--- Task directions ---
Every line below from the one containing "a21oi,6,0.0043" through the one containing "min in group" must be transcribed exactly. Omit all lines outside that stretch.

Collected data
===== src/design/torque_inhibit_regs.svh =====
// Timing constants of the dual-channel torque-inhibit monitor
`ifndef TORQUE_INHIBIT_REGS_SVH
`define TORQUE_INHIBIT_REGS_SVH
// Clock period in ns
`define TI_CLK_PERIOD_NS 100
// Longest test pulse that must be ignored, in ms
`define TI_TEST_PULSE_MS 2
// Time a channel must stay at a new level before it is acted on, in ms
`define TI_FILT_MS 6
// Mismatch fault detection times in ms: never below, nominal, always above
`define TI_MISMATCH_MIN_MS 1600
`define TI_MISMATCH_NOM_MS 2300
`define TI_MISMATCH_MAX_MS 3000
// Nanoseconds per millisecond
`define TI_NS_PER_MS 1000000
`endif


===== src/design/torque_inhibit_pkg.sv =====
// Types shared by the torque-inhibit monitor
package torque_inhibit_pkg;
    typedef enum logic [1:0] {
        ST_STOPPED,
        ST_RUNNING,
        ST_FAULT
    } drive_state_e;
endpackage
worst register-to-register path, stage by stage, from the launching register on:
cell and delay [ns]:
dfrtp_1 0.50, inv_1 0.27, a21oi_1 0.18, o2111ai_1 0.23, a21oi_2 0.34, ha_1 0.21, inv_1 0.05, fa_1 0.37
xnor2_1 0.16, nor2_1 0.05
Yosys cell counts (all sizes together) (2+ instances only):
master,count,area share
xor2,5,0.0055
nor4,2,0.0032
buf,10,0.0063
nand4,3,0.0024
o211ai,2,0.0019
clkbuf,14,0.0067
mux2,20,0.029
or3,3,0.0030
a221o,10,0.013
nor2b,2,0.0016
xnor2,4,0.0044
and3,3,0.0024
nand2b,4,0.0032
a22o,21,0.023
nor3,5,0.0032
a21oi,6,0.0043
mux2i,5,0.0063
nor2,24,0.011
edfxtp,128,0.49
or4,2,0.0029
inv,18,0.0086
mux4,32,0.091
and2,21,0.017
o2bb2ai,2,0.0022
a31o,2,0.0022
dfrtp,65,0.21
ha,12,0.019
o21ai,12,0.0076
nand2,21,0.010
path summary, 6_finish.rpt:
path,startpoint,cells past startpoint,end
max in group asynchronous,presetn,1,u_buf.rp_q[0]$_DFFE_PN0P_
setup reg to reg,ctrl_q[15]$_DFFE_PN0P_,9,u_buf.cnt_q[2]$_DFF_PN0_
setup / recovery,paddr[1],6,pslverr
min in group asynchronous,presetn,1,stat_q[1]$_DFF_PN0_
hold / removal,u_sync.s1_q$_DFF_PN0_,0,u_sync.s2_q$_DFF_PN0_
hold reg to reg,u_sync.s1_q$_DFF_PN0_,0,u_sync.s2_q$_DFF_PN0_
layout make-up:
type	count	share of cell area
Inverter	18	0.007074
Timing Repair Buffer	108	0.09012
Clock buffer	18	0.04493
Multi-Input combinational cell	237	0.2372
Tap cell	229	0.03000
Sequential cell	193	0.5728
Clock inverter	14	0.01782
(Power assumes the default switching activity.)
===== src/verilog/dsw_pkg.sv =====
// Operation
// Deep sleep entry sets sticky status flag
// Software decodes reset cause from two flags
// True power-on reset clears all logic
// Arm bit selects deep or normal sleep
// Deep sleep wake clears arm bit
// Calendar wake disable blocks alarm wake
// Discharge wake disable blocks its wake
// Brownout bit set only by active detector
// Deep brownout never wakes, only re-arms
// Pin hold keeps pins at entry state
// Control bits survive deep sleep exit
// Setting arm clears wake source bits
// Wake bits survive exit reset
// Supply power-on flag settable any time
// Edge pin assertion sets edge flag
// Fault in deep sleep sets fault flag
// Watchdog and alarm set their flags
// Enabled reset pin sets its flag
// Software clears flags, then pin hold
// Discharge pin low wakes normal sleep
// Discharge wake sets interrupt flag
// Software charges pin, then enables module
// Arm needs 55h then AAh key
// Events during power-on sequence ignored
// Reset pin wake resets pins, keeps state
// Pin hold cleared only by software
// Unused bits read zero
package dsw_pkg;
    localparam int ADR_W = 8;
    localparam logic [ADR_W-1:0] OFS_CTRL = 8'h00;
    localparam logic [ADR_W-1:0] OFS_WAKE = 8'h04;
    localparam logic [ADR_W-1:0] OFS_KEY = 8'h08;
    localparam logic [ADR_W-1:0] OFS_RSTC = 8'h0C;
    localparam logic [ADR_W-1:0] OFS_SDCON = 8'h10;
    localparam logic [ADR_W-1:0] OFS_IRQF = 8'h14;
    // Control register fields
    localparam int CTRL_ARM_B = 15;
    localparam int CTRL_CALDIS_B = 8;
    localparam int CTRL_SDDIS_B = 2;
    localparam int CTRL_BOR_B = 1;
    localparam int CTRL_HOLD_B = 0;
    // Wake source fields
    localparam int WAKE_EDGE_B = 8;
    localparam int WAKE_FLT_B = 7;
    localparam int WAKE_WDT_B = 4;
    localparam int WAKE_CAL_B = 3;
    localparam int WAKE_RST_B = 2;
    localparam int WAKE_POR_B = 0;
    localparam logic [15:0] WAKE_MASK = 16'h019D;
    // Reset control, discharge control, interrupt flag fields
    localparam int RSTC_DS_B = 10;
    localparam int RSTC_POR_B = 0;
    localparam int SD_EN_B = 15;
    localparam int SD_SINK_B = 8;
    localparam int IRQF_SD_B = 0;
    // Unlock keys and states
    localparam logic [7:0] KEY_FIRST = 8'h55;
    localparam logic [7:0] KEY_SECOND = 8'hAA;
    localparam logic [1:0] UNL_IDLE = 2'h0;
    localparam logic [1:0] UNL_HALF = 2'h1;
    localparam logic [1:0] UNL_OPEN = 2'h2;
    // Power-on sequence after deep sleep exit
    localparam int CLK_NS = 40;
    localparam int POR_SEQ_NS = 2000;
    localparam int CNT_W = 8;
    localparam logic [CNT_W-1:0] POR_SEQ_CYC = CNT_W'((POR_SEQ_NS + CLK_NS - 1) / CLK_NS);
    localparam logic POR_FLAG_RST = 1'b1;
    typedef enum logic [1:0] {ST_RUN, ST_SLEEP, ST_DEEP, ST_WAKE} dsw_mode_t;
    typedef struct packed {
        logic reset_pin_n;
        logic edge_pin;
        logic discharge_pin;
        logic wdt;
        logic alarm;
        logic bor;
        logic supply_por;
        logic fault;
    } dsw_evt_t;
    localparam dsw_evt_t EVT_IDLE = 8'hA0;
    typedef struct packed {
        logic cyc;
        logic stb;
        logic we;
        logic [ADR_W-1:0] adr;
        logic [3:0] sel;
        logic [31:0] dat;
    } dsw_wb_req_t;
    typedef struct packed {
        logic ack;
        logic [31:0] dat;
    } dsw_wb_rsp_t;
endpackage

--- Your response ---
a21oi,6,0.0043
mux2i,5,0.0063
nor2,24,0.011
edfxtp,128,0.49
or4,2,0.0029
inv,18,0.0086
mux4,32,0.091
and2,21,0.017
o2bb2ai,2,0.0022
a31o,2,0.0022
dfrtp,65,0.21
ha,12,0.019
o21ai,12,0.0076
nand2,21,0.010
path summary, 6_finish.rpt:
path,startpoint,cells past startpoint,end
max in group asynchronous,presetn,1,u_buf.rp_q[0]$_DFFE_PN0P_
setup reg to reg,ctrl_q[15]$_DFFE_PN0P_,9,u_buf.cnt_q[2]$_DFF_PN0_
setup / recovery,paddr[1],6,pslverr
min in group asynchronous,presetn,1,stat_q[1]$_DFF_PN0_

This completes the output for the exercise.